Attachment of Actinomyces naeslundii to human buccal epithelial cells.

J M Saunders, C H Miller
PMCID: PMC551227  PMID: 7000708

Abstract

A standardized assay was used to measure the attachment of Actinomyces naeslundii ATCC 12104 to washed human buccal epithelial cells. Treatment of the A. naeslundii cells with hyaluronidases, wheat germ lipase, protease, trypsin, heat, or sonic oscillation significantly reduced their ability to attach to epithelial cells. Treatment of the epithelial cells with the above enzymes did not influence the attachment of A. naeslundii. Extraction of A. naeslundii with NaOH also significantly reduced the ability of the bacterium to attach to human buccal epithelial cells. The neutralized and dialyzed NaOH extract contained both carbohydrate and protein substances in a ratio of about 1:1. Adding this extract back to the extracted bacterial cells partially restored their ability to attach to epithelial cells. When the NaOH extract was preincubated with epithelial cells and residual extract was removed by washing, attachment of normal A. naeslundii was partially blocked.
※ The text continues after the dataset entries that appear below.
`src/rtl/alu_io_pkg.sv`:
```
// Shared types and constants for the ALU result UART transmitter.
package alu_io_pkg;

  typedef enum logic [1:0] {
    IDLE      = 2'd0,
    START_BIT = 2'd1,
    DATA_BIT  = 2'd2,
    STOP_BIT  = 2'd3
  } tx_state_e;

  localparam logic [7:0] DEFAULT_HEADER = 8'hA5;
  localparam int         FRAME_BYTES    = 6;
  localparam logic [2:0] LAST_BYTE_IDX  = 3'(FRAME_BYTES - 1);

  // Byte idx of a frame: 0 is the header, 1..5 come from the 40-bit shadow, MSB first.
  function automatic logic [7:0] frame_byte(input logic [39:0] shadow,
                                            input logic [2:0]  idx,
                                            input logic [7:0]  header);
    logic [7:0] b;
    case (idx)
      3'd1:    b = shadow[39:32];
      3'd2:    b = shadow[31:24];
      3'd3:    b = shadow[23:16];
      3'd4:    b = shadow[15:8];
      3'd5:    b = shadow[7:0];
      default: b = header;
    endcase
    return b;
  endfunction

endpackage

```
`src/rtl/alu_result_uart_tx_if.sv`:
```
// Request/status bundle between the ALU result registers and the UART transmitter.
interface alu_result_uart_tx_if;
  logic        start;
  logic [31:0] data;
  logic [3:0]  flags;
  logic        busy;
  logic        done;
  logic        txd;

  modport master (output start, output data, output flags,
                  input  busy,  input  done, input  txd);

  modport slave  (input  start, input  data, input  flags,
                  output busy,  output done, output txd);
endinterface

```
`src/rtl/uart_tx_byte.sv`:
```
// 8N1 byte serializer. Owns the baud counter, bit shifting and the txd flop.
// tx_ready is also high in the last cycle of a stop bit, so a byte offered
// then starts immediately with no idle gap on the line.
//
// state     | meaning
// IDLE      | line high, waiting for tx_valid
// START_BIT | driving the start bit (0)
// DATA_BIT  | driving data bit bit_q, LSB first
// STOP_BIT  | driving the stop bit (1)
module uart_tx_byte
  import alu_io_pkg::*;
#(
  parameter int CLKS_PER_BIT = 434
) (
  input  logic       clk,
  input  logic       rst_n,
  input  logic       tx_valid,
  input  logic [7:0] tx_byte,
  output logic       tx_ready,
  output logic       txd
);

  localparam int BW = $clog2(CLKS_PER_BIT);
  localparam logic [BW-1:0] BAUD_LAST = BW'(CLKS_PER_BIT - 1);

  tx_state_e   state_q, state_d;
  logic [BW-1:0] baud_q, baud_d;
  logic [2:0]  bit_q, bit_d;
  logic [7:0]  shift_q, shift_d;
  logic        txd_q, txd_d;
  logic        baud_last;

  assign baud_last = (baud_q == BAUD_LAST);
  assign tx_ready  = (state_q == IDLE) || ((state_q == STOP_BIT) && baud_last);
  assign txd       = txd_q;

  // State and datapath registers; txd resets high so the line idles immediately.
  always_ff @(posedge clk or negedge rst_n) begin
    if (!rst_n) begin
      state_q <= IDLE;
      baud_q  <= '0;
      bit_q   <= '0;
      shift_q <= '0;
      txd_q   <= 1'b1;
    end else begin
      state_q <= state_d;
      baud_q  <= baud_d;
      bit_q   <= bit_d;
      shift_q <= shift_d;
      txd_q   <= txd_d;
    end
  end

  // Next-state: advance one bit per baud wrap; load a new byte whenever ready and offered.
  always_comb begin
    state_d = state_q;
    baud_d  = (state_q == IDLE) ? '0 : (baud_last ? '0 : baud_q + 1'b1);
    bit_d   = bit_q;
    shift_d = shift_q;
    txd_d   = txd_q;

    case (state_q)
      START_BIT: begin
        if (baud_last) begin
          state_d = DATA_BIT;
          bit_d   = 3'd0;
          txd_d   = shift_q[0];
          shift_d = shift_q >> 1;
        end
      end
      DATA_BIT: begin
        if (baud_last) begin
          if (bit_q == 3'd7) begin
            state_d = STOP_BIT;
            txd_d   = 1'b1;
          end else begin
            bit_d   = bit_q + 3'd1;
            txd_d   = shift_q[0];
            shift_d = shift_q >> 1;
          end
        end
      end
      STOP_BIT: begin
        if (baud_last) begin
          state_d = IDLE;
          txd_d   = 1'b1;
        end
      end
      default: begin
        txd_d = 1'b1;
      end
    endcase

    if (tx_valid && tx_ready) begin
      state_d = START_BIT;
      baud_d  = '0;
      bit_d   = 3'd0;
      shift_d = tx_byte;
      txd_d   = 1'b0;
    end
  end

endmodule

```
`src/rtl/alu_result_uart_tx.sv`:
```
// Snapshots the ALU result and flags on start and sends them as one 6-byte
// UART frame: header, result MSB first, then {0000, ZF, CF, OF, SF}.
module alu_result_uart_tx
  import alu_io_pkg::*;
#(
  parameter int         CLKS_PER_BIT = 434,
  parameter logic [7:0] HEADER       = DEFAULT_HEADER
) (
  input  logic                 clk_F,
  input  logic                 rst_n,
  alu_result_uart_tx_if.slave  bus
);

  logic        busy_q, busy_d;
  logic        done_q, done_d;
  logic [2:0]  byte_idx_q, byte_idx_d;
  logic [39:0] shadow_q, shadow_d;

  logic        accept;
  logic        tx_valid;
  logic        tx_ready;
  logic [7:0]  tx_byte;
  logic        txd;

  // The header goes out on the accept edge itself, so it comes straight from
  // the parameter rather than from the shadow that is being loaded.
  assign accept   = !busy_q && bus.start;
  assign tx_valid = accept || (busy_q && (byte_idx_q != LAST_BYTE_IDX));
  assign tx_byte  = busy_q ? frame_byte(shadow_q, byte_idx_q + 3'd1, HEADER) : HEADER;

  uart_tx_byte #(
    .CLKS_PER_BIT(CLKS_PER_BIT)
  ) u_tx_byte (
    .clk      (clk_F),
    .rst_n    (rst_n),
    .tx_valid (tx_valid),
    .tx_byte  (tx_byte),
    .tx_ready (tx_ready),
    .txd      (txd)
  );

  // Frame sequencing registers.
  always_ff @(posedge clk_F or negedge rst_n) begin
    if (!rst_n) begin
      busy_q     <= 1'b0;
      done_q     <= 1'b0;
      byte_idx_q <= '0;
      shadow_q   <= '0;
    end else begin
      busy_q     <= busy_d;
      done_q     <= done_d;
      byte_idx_q <= byte_idx_d;
      shadow_q   <= shadow_d;
    end
  end

  // Capture on accept; step the byte index at each stop-bit end; finish after the last byte.
  always_comb begin
    busy_d     = busy_q;
    done_d     = 1'b0;
    byte_idx_d = byte_idx_q;
    shadow_d   = shadow_q;

    if (accept) begin
      busy_d     = 1'b1;
      byte_idx_d = 3'd0;
      shadow_d   = {bus.data, 4'b0000, bus.flags};
    end else if (busy_q && tx_ready) begin
      if (byte_idx_q == LAST_BYTE_IDX) begin
        busy_d = 1'b0;
        done_d = 1'b1;
      end else begin
        byte_idx_d = byte_idx_q + 3'd1;
      end
    end
  end

  assign bus.busy = busy_q;
  assign bus.done = done_q;
  assign bus.txd  = txd;

endmodule
```
`src/flat_wrapper.sv`:
```
// flat-port wrapper written by rule: the top's interface ports become plain ports
module alu_result_uart_tx_flat import alu_io_pkg::*;
#(
  parameter int         CLKS_PER_BIT = 434,
  parameter logic [7:0] HEADER       = DEFAULT_HEADER
)
  (clk_F, rst_n, bus_start, bus_data, bus_flags, bus_busy, bus_done, bus_txd);
  alu_result_uart_tx_if bus_i ();
  input  logic clk_F;
  input  logic rst_n;
  input wire logic [$bits(bus_i.start)-1:0] bus_start;
  input wire logic [$bits(bus_i.data)-1:0] bus_data;
  input wire logic [$bits(bus_i.flags)-1:0] bus_flags;
  output wire logic [$bits(bus_i.busy)-1:0] bus_busy;
  output wire logic [$bits(bus_i.done)-1:0] bus_done;
  output wire logic [$bits(bus_i.txd)-1:0] bus_txd;
  assign bus_i.start = bus_start;
  assign bus_i.data = bus_data;
  assign bus_i.flags = bus_flags;
  assign bus_busy = bus_i.busy;
  assign bus_done = bus_i.done;
  assign bus_txd = bus_i.txd;
  alu_result_uart_tx #(.CLKS_PER_BIT(CLKS_PER_BIT), .HEADER(HEADER)) u_core (.clk_F(clk_F), .rst_n(rst_n), .bus(bus_i));
endmodule
```
`config.mk`:
```
export PLATFORM = sky130hd
export DESIGN_NAME = alu_result_uart_tx_flat
export DESIGN_NICKNAME = d
export VERILOG_FILES = /design/src/rtl/alu_io_pkg.sv /design/src/rtl/alu_result_uart_tx_if.sv /design/src/rtl/uart_tx_byte.sv /design/src/rtl/alu_result_uart_tx.sv /design/src/flat_wrapper.sv
export SDC_FILE = /design/constraint.sdc
export NUM_CORES = 1
export LEC_CHECK = 0
export ABC_AREA = 1
export CAP_MARGIN = 0
export CORE_AREA = 2 2 86 109
export DETAILED_ROUTE_END_ITERATION = 16
export DIE_AREA = 0 0 88 111
export HOLD_SLACK_MARGIN = 0.03
export REMOVE_ABC_BUFFERS = 1
export SLEW_MARGIN = 20
export SYNTH_ARGS = -nofsm -noshare
export SYNTH_HDL_FRONTEND = slang
export SYNTH_HIERARCHICAL = 1
export SYNTH_SLANG_ARGS = --single-unit
```
`constraint.sdc`:
```
create_clock -name clk_F -period 1.8 [get_ports clk_F]
set_input_delay 0.36 -clock clk_F [delete_from_list [all_inputs] [get_ports clk_F]]
set_output_delay 0.36 -clock clk_F [all_outputs]
set_load 0.02 [all_outputs]
```
# Yosys cells after proc, flatten, opt, wreduce, memory -nomap -nowiden
# Index checks and enable logic that the tools add are counted.
op_classes:
  add_sub_neg: 3
  n_eq_ne: 18
  mux: 36
  reduce_logical: 18
op_table:
  columns: ["cell", "n"]
  rows:
  - ["8-bit two-way mux", 5]
  - ["8-bit case mux with 5 select lines", 1]
  - ["9-bit two-way mux", 3]
  - ["3-bit two-way mux", 7]
  - ["8-bit case mux with 2 select lines", 1]
  - ["3-bit inequality test, second input constant", 5]
  - ["3-bit equality test, second input constant", 4]
  - ["1-bit two-way mux", 11]
  - ["2-bit two-way mux", 5]
  - ["9-bit by 1-bit adder with 9-bit output, second input constant", 1]
  - ["9-bit equality test, second input constant", 1]
  - ["3-bit by 1-bit adder with 3-bit output, second input constant", 2]
  - ["3-bit by 2-bit equality test with 1-bit output, second input constant", 2]
  - ["2-bit case mux with 3 select lines", 1]
  - ["3-bit case mux with 2 select lines", 1]
  - ["1-bit logical AND", 5]
  - ["5-bit AND reduction", 1]
  - ["2-bit equality test, second input constant", 2]
  - ["2-bit AND reduction", 2]
  - ["4-bit AND reduction", 1]
  - ["2-bit nonzero test", 2]
  - ["4-bit nonzero test", 1]
  - ["3-bit by 1-bit equality test with 1-bit output, second input constant", 1]
  - ["3-bit by 2-bit inequality test with 1-bit output, second input constant", 1]
  - ["8 further kinds", 9]
totals:
  register_bits: 64
  in_bits: 39
  out_inout_bits: 3
  elab_cells: 84

# Logic depth before layout (Yosys ltp)
depth:
  ltp_word: 6
  ltp_mapped: 14
  mapped_depth_nobuf: 14

# By module
# Netlist, hierarchy kept.
by_module_without_submodules:
  columns: ["module", "n_inst", "cells_per_inst", "area_each_um2", "seq_area_each_um2"]
  rows:
  - ["alu_result_uart_tx", 1, 270, 2006.9, 1026.0]
  - ["uart_tx_byte", 1, 183, 1397.6, 576.8]

# Least setup slack after synthesis
# No wires, ideal clock.
synth_path:
  path_kind: "reg2reg"
  start: "register u_core.busy_q, in the netlist u_core/bus.busy"
  end: "register u_core.u_tx_byte.shift_q[0]"
  setup_ns: 0.117
  t_arrival_ns: 1.639
  required_time_ns: 1.683
  path_slack_ns: 0.044
  stages_incl_launch_ff: 11
  path_buffers: 4
  period_less_slack_ns: 1.756
  path_cell_list: "dfrtp_1 > inv_2 > nand2_1 > buf_2 > buf_4 > o21ai_0 > buf_2 > nand2_4 > buf_6 > nand3_1 > nand2_1"
synth_via:
  elab_chain_cells: 6
  elab_cells_between_ends: 12
  cone_classes: "eq/ne (3); mux (2); reduce/logical (7)"
synth_lines:
  columns: ["item", "line_no", "rtl"]
  rows:
  - ["start: declaration", "alu_result_uart_tx.sv:14", "logic busy_q, busy_d;"]
  - ["start signal: assignment", "alu_result_uart_tx.sv:50", "busy_q <= busy_d;"]
  - ["1-bit zero test", "alu_result_uart_tx.sv:27", "assign accept = !busy_q && bus.start;"]
  - ["1-bit logical AND", "alu_result_uart_tx.sv:27", null]
  - ["1-bit logical OR *", "alu_result_uart_tx.sv:28", "assign tx_valid = accept || (busy_q && (byte_idx_q != LAST_BYTE_IDX));"]
  - ["net u_core.tx_valid", "alu_result_uart_tx.sv:20", "logic tx_valid;"]
  - ["1-bit logical AND *", "uart_tx_byte.sv:94", "if (tx_valid && tx_ready) begin"]
  - ["3-bit inequality test (no line) or 3-bit nonzero test (tied branches)", null, null]
  - ["4-bit AND reduction (no line)", null, null]
  - ["end signal: assignment", "uart_tx_byte.sv:49", "shift_q <= shift_d;"]
  - ["end: declaration", "uart_tx_byte.sv:29", "logic [7:0] shift_q, shift_d;"]
# The timed path passes the listed nets; every way through them passes the cells marked *.
# A chain may end at the register's enable or synchronous reset.

# Worst setup path in the final report
layout_path:
  start: "register u_core.busy_q, in the netlist u_core/bus.busy"
  end: "output bus_busy"
layout_lines:
  columns: ["item", "line_no", "rtl"]
  rows:
  - ["end: declaration", "flat_wrapper.sv:14", "output wire logic [$bits(bus_i.busy)-1:0] bus_busy;"]
# No word-level cell between the ends.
The ability of the extracted material to block attachment was significantly reduced when treated with hyaluronidases or with wheat germ lipase. Treatment with heat, protease, or trypsin did not significantly reduce the ability of the extracted materials to block attachment. Pretreatment of the epithelial cells with hyaluronic acid or chondroitin sulfate also reduced subsequent attachment of normal A. naeslundii cells. Pretreatment of epithelial cells with dextrans, proteins, or unpure mannose did not influence subsequent attachment of A. naeslundii. Pretreatment of A. naeslundii with galactose and lactose significantly inhibited attachment to normal epithelial cells. The results suggest that the attachment of A. naeslundii to human buccal epithelial cells may involve mucopolysaccharides similar to hyaluronic acid on the surface of the bacterial cells. Other attachment mechanisms may also be operative.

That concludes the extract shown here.